# Dataset content
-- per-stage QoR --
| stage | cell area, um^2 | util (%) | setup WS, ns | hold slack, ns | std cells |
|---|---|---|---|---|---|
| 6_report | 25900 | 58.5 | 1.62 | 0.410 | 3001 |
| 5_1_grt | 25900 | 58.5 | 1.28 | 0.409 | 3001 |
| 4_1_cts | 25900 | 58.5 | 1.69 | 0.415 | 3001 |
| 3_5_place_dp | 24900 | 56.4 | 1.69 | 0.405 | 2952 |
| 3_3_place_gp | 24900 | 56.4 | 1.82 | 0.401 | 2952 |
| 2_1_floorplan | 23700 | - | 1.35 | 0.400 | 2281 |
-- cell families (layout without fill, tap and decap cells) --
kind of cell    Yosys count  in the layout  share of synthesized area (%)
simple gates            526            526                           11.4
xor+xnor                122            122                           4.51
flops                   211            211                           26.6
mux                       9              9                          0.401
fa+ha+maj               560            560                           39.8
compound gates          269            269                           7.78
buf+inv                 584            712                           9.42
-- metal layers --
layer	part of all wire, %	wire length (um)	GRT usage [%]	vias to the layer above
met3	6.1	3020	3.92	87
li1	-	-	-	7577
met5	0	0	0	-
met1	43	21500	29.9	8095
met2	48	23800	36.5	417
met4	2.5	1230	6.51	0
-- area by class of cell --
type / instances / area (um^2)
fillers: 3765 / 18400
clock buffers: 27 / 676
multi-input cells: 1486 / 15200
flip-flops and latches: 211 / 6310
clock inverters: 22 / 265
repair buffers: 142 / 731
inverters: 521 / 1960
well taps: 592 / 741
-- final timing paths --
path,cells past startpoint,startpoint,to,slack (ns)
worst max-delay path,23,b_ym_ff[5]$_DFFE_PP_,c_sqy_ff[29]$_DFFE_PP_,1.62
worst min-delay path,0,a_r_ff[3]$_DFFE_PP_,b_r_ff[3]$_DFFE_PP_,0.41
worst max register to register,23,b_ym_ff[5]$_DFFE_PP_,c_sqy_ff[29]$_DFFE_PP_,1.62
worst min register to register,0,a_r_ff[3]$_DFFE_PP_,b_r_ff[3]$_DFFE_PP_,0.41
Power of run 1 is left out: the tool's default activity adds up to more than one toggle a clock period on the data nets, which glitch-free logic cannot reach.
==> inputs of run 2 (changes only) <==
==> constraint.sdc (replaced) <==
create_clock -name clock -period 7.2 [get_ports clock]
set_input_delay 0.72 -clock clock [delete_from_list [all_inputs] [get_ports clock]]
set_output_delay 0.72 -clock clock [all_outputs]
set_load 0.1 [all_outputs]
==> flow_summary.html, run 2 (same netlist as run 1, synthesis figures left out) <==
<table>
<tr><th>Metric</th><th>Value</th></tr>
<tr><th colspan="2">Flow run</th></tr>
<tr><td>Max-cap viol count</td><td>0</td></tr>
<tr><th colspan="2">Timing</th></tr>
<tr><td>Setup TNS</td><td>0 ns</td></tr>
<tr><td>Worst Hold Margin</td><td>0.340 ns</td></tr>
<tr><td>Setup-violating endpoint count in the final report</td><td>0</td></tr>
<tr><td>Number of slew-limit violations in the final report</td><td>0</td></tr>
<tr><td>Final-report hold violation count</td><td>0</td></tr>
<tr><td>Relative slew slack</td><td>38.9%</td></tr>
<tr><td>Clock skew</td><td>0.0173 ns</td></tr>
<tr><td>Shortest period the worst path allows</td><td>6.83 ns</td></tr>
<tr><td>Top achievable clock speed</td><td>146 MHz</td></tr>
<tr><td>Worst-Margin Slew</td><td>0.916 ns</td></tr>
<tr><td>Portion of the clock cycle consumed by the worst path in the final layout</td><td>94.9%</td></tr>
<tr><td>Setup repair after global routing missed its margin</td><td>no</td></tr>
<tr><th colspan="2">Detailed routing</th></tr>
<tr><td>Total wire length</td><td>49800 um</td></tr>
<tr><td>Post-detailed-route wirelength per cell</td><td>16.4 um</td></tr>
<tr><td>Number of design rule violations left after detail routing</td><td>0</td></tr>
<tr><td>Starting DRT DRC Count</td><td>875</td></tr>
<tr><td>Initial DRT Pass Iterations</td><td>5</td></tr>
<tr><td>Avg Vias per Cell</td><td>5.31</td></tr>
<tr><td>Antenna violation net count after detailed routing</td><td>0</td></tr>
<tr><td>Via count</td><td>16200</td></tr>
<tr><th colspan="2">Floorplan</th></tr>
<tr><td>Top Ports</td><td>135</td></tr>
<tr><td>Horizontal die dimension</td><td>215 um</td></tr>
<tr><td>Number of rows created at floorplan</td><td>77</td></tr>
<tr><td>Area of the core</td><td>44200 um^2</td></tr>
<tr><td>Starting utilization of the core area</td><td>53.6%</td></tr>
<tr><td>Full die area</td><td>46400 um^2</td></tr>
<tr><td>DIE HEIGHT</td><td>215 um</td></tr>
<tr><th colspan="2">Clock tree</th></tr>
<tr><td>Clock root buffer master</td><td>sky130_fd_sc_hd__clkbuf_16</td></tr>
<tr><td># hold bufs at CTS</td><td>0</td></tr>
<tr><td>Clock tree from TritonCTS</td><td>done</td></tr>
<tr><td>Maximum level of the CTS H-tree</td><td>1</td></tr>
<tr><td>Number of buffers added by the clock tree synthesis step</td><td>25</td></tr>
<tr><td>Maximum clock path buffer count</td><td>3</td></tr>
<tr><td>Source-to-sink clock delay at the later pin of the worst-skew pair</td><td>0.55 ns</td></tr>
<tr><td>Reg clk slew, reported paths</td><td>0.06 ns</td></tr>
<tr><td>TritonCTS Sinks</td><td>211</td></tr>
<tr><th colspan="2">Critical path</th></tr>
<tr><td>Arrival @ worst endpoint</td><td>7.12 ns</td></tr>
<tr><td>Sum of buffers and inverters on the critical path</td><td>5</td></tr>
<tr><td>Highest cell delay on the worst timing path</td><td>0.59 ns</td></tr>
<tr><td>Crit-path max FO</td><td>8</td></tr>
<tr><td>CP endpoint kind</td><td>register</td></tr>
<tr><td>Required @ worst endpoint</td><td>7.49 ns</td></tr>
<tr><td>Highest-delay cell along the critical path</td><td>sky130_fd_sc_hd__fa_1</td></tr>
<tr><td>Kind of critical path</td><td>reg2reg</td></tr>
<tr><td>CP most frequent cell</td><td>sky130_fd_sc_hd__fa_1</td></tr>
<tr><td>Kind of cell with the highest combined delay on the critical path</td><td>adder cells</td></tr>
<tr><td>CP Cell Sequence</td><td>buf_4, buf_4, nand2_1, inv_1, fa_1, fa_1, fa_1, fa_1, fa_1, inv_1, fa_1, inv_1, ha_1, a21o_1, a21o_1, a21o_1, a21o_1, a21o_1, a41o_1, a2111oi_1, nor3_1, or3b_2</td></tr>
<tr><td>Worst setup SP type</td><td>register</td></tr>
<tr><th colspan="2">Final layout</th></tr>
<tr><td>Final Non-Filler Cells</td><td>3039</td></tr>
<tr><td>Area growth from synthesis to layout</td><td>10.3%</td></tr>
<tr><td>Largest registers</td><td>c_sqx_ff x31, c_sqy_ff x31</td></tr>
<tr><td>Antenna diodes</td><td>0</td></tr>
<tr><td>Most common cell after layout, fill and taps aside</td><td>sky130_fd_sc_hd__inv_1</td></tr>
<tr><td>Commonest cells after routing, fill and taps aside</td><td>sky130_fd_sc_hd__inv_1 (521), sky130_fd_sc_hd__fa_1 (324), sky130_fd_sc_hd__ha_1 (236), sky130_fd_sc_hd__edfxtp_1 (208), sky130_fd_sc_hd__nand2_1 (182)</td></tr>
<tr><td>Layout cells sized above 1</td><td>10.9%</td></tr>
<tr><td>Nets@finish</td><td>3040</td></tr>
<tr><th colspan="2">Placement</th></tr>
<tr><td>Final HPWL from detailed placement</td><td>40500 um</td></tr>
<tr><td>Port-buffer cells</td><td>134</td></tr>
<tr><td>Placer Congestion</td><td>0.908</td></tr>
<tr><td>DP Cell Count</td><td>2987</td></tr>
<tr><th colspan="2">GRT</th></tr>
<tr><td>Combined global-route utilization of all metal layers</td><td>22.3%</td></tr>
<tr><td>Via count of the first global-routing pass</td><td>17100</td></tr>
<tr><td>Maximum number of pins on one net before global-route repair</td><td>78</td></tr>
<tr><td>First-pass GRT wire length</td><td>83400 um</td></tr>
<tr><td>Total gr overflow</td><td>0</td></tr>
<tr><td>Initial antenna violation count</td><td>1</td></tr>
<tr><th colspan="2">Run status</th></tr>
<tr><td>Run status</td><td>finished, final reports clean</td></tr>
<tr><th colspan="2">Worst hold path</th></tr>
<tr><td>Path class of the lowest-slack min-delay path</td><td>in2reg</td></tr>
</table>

# What is being asked
Set the material down exactly as written, starting at its first line. The line containing "inverters: 521 / 1960" is the last one to include.

# Output for this exercise
-- per-stage QoR --
| stage | cell area, um^2 | util (%) | setup WS, ns | hold slack, ns | std cells |
|---|---|---|---|---|---|
| 6_report | 25900 | 58.5 | 1.62 | 0.410 | 3001 |
| 5_1_grt | 25900 | 58.5 | 1.28 | 0.409 | 3001 |
| 4_1_cts | 25900 | 58.5 | 1.69 | 0.415 | 3001 |
| 3_5_place_dp | 24900 | 56.4 | 1.69 | 0.405 | 2952 |
| 3_3_place_gp | 24900 | 56.4 | 1.82 | 0.401 | 2952 |
| 2_1_floorplan | 23700 | - | 1.35 | 0.400 | 2281 |
-- cell families (layout without fill, tap and decap cells) --
kind of cell    Yosys count  in the layout  share of synthesized area (%)
simple gates            526            526                           11.4
xor+xnor                122            122                           4.51
flops                   211            211                           26.6
mux                       9              9                          0.401
fa+ha+maj               560            560                           39.8
compound gates          269            269                           7.78
buf+inv                 584            712                           9.42
-- metal layers --
layer	part of all wire, %	wire length (um)	GRT usage [%]	vias to the layer above
met3	6.1	3020	3.92	87
li1	-	-	-	7577
met5	0	0	0	-
met1	43	21500	29.9	8095
met2	48	23800	36.5	417
met4	2.5	1230	6.51	0
-- area by class of cell --
type / instances / area (um^2)
fillers: 3765 / 18400
clock buffers: 27 / 676
multi-input cells: 1486 / 15200
flip-flops and latches: 211 / 6310
clock inverters: 22 / 265
repair buffers: 142 / 731
inverters: 521 / 1960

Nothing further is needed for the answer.